**Problem requirements**
When you reach the line containing "Max Cap Violations: 0" in the records below, start copying exactly, and stop once you have copied the line containing "vias in the first global route: 646".

**The records**
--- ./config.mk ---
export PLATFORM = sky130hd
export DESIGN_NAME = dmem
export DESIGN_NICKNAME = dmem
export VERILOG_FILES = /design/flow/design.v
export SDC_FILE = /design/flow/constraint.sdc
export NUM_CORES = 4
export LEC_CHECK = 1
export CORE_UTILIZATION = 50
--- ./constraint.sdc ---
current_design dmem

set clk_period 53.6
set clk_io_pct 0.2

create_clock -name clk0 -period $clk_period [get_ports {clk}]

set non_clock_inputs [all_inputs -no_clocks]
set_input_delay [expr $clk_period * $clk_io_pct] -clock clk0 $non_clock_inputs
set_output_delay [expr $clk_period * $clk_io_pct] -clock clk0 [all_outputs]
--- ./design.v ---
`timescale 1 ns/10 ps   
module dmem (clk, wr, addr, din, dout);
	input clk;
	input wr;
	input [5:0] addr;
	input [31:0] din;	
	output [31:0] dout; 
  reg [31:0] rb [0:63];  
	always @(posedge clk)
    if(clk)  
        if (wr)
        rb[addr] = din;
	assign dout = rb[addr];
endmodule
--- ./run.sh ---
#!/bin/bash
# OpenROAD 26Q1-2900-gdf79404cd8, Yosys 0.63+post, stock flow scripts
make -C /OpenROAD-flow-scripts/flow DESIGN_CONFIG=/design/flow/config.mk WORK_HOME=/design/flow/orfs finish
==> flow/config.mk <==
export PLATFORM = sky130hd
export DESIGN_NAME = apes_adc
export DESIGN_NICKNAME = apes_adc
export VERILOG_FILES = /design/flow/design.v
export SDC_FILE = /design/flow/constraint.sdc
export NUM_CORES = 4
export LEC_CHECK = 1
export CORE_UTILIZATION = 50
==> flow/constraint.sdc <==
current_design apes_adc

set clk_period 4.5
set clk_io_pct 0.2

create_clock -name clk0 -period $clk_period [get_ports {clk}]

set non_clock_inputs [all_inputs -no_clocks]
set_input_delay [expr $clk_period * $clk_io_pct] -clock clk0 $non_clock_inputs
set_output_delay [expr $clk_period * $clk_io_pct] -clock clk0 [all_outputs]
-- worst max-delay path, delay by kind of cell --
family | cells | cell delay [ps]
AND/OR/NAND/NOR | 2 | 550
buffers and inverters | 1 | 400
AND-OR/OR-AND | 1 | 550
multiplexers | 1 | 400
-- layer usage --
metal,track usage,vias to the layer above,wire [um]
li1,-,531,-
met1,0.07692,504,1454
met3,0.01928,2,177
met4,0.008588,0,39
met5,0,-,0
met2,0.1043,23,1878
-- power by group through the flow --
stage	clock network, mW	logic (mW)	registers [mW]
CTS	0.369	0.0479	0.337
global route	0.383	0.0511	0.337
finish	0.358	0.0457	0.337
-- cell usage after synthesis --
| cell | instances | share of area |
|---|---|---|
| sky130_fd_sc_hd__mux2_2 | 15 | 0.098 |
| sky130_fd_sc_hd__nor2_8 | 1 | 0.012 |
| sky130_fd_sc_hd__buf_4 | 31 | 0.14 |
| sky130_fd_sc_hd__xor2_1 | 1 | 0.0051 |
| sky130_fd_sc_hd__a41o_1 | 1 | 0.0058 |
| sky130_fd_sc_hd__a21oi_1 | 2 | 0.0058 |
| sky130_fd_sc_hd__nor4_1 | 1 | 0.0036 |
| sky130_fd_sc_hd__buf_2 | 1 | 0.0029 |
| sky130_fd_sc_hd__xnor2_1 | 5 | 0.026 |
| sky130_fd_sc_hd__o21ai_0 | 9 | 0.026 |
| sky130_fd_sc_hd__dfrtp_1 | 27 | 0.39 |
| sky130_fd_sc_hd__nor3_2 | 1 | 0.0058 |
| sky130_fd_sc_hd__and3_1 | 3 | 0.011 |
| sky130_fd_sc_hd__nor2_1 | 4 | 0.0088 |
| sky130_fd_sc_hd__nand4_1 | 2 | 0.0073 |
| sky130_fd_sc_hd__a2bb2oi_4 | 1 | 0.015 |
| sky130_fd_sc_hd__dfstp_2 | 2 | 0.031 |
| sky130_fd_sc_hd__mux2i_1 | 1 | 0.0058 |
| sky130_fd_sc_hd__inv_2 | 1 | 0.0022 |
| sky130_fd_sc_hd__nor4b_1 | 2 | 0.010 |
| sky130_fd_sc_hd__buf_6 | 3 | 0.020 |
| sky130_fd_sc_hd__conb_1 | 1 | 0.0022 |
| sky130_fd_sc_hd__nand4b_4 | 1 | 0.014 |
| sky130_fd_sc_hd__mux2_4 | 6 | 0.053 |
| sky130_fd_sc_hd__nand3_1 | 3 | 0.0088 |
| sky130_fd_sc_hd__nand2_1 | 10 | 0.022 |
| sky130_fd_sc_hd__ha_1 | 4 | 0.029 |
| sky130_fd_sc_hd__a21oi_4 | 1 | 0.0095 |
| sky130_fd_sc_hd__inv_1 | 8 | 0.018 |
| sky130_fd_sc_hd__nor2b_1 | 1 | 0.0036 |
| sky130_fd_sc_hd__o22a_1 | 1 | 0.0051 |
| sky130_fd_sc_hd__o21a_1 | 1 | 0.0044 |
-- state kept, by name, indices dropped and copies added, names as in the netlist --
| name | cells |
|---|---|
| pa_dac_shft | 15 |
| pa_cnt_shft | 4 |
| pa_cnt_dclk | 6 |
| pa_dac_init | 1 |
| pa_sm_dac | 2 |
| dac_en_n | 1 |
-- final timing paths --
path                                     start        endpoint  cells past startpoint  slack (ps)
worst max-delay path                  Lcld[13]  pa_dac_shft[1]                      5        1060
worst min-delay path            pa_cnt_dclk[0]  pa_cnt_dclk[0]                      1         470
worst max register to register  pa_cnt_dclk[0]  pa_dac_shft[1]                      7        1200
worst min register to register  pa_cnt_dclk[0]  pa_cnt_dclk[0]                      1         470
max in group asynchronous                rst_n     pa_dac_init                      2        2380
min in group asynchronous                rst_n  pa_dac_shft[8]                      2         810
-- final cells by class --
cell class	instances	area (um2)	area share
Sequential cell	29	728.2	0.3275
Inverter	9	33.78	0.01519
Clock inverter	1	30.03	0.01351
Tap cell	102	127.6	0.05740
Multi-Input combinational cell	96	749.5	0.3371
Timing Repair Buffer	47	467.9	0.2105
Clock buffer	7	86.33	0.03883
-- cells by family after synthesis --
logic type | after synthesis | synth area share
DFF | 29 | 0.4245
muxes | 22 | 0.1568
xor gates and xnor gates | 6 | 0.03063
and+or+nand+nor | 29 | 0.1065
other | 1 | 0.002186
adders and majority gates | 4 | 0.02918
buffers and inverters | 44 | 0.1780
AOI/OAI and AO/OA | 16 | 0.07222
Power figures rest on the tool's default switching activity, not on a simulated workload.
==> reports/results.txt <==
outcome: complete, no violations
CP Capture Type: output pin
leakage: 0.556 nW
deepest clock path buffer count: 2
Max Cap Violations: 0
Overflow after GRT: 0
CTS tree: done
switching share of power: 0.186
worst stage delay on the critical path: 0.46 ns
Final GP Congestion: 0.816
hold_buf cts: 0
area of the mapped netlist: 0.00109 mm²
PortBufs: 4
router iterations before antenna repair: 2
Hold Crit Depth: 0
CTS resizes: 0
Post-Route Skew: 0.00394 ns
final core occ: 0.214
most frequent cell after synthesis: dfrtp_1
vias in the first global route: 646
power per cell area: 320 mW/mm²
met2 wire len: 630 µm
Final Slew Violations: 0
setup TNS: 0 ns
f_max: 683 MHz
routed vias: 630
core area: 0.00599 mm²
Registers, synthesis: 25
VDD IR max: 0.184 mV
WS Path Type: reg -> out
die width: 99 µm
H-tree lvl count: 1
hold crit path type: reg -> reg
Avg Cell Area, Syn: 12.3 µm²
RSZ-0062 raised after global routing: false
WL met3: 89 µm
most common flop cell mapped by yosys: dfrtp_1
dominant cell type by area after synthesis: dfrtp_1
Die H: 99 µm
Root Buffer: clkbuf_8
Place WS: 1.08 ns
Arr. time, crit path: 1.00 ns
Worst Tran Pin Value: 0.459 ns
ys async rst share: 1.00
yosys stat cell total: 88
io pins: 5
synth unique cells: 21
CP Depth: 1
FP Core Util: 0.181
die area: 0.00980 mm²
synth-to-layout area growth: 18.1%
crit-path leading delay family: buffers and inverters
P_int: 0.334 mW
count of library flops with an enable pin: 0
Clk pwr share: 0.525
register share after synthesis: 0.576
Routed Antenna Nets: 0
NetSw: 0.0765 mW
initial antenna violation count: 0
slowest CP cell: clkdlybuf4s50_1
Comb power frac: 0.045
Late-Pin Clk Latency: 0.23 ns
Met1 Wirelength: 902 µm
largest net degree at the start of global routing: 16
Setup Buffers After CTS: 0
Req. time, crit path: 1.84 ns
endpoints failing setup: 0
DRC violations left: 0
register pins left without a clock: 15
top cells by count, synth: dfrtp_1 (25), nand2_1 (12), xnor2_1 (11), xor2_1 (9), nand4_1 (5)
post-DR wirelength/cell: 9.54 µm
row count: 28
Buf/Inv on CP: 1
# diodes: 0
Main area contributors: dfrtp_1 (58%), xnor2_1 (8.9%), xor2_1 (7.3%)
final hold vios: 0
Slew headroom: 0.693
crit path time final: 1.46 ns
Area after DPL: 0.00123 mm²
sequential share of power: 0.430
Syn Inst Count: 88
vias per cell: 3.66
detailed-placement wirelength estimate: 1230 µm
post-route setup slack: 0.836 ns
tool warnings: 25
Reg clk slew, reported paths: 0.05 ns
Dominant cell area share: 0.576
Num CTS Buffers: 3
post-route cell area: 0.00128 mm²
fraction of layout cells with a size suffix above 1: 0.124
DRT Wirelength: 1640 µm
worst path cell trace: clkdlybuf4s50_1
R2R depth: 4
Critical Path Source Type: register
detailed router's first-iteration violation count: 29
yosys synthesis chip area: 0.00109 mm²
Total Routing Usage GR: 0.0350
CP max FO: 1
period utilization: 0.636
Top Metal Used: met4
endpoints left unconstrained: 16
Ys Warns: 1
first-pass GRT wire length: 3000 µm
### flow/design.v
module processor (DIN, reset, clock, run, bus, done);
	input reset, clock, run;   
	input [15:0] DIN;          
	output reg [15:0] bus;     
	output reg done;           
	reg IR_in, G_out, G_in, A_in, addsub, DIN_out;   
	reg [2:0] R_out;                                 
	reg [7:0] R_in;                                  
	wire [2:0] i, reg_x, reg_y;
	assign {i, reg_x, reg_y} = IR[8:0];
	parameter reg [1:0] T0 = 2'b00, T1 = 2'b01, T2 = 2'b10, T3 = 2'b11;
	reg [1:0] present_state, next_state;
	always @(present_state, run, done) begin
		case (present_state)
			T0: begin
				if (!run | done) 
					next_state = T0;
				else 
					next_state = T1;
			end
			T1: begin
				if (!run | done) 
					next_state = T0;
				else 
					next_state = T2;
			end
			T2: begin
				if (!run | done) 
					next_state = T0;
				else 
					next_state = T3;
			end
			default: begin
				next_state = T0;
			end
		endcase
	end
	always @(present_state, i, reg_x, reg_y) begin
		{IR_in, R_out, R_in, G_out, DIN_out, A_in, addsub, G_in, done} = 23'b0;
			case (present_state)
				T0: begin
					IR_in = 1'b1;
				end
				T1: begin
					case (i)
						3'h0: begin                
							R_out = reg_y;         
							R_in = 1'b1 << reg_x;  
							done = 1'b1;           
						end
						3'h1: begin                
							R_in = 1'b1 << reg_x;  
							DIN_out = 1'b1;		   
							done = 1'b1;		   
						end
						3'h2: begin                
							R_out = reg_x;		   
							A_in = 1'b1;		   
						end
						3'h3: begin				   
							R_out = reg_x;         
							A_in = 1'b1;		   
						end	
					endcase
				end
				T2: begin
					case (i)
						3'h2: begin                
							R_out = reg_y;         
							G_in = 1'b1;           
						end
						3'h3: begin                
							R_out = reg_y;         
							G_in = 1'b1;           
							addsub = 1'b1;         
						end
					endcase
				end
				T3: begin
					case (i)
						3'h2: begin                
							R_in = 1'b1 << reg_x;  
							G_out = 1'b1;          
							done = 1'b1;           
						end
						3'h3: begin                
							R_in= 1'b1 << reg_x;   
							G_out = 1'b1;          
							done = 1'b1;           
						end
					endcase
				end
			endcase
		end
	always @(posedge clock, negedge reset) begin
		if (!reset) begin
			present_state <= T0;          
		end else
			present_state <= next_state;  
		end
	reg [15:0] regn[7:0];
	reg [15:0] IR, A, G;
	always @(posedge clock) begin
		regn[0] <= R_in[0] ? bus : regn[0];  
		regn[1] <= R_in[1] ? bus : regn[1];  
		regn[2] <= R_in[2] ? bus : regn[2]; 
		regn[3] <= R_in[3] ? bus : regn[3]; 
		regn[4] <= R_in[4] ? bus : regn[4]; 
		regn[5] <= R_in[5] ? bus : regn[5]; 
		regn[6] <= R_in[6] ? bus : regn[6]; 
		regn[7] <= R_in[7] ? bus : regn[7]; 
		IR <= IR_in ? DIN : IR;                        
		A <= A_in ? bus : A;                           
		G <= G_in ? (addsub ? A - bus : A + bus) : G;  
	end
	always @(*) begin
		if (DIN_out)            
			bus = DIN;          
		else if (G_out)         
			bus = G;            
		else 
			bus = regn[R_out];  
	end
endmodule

**Answer to the problem**
Max Cap Violations: 0
Overflow after GRT: 0
CTS tree: done
switching share of power: 0.186
worst stage delay on the critical path: 0.46 ns
Final GP Congestion: 0.816
hold_buf cts: 0
area of the mapped netlist: 0.00109 mm²
PortBufs: 4
router iterations before antenna repair: 2
Hold Crit Depth: 0
CTS resizes: 0
Post-Route Skew: 0.00394 ns
final core occ: 0.214
most frequent cell after synthesis: dfrtp_1
vias in the first global route: 646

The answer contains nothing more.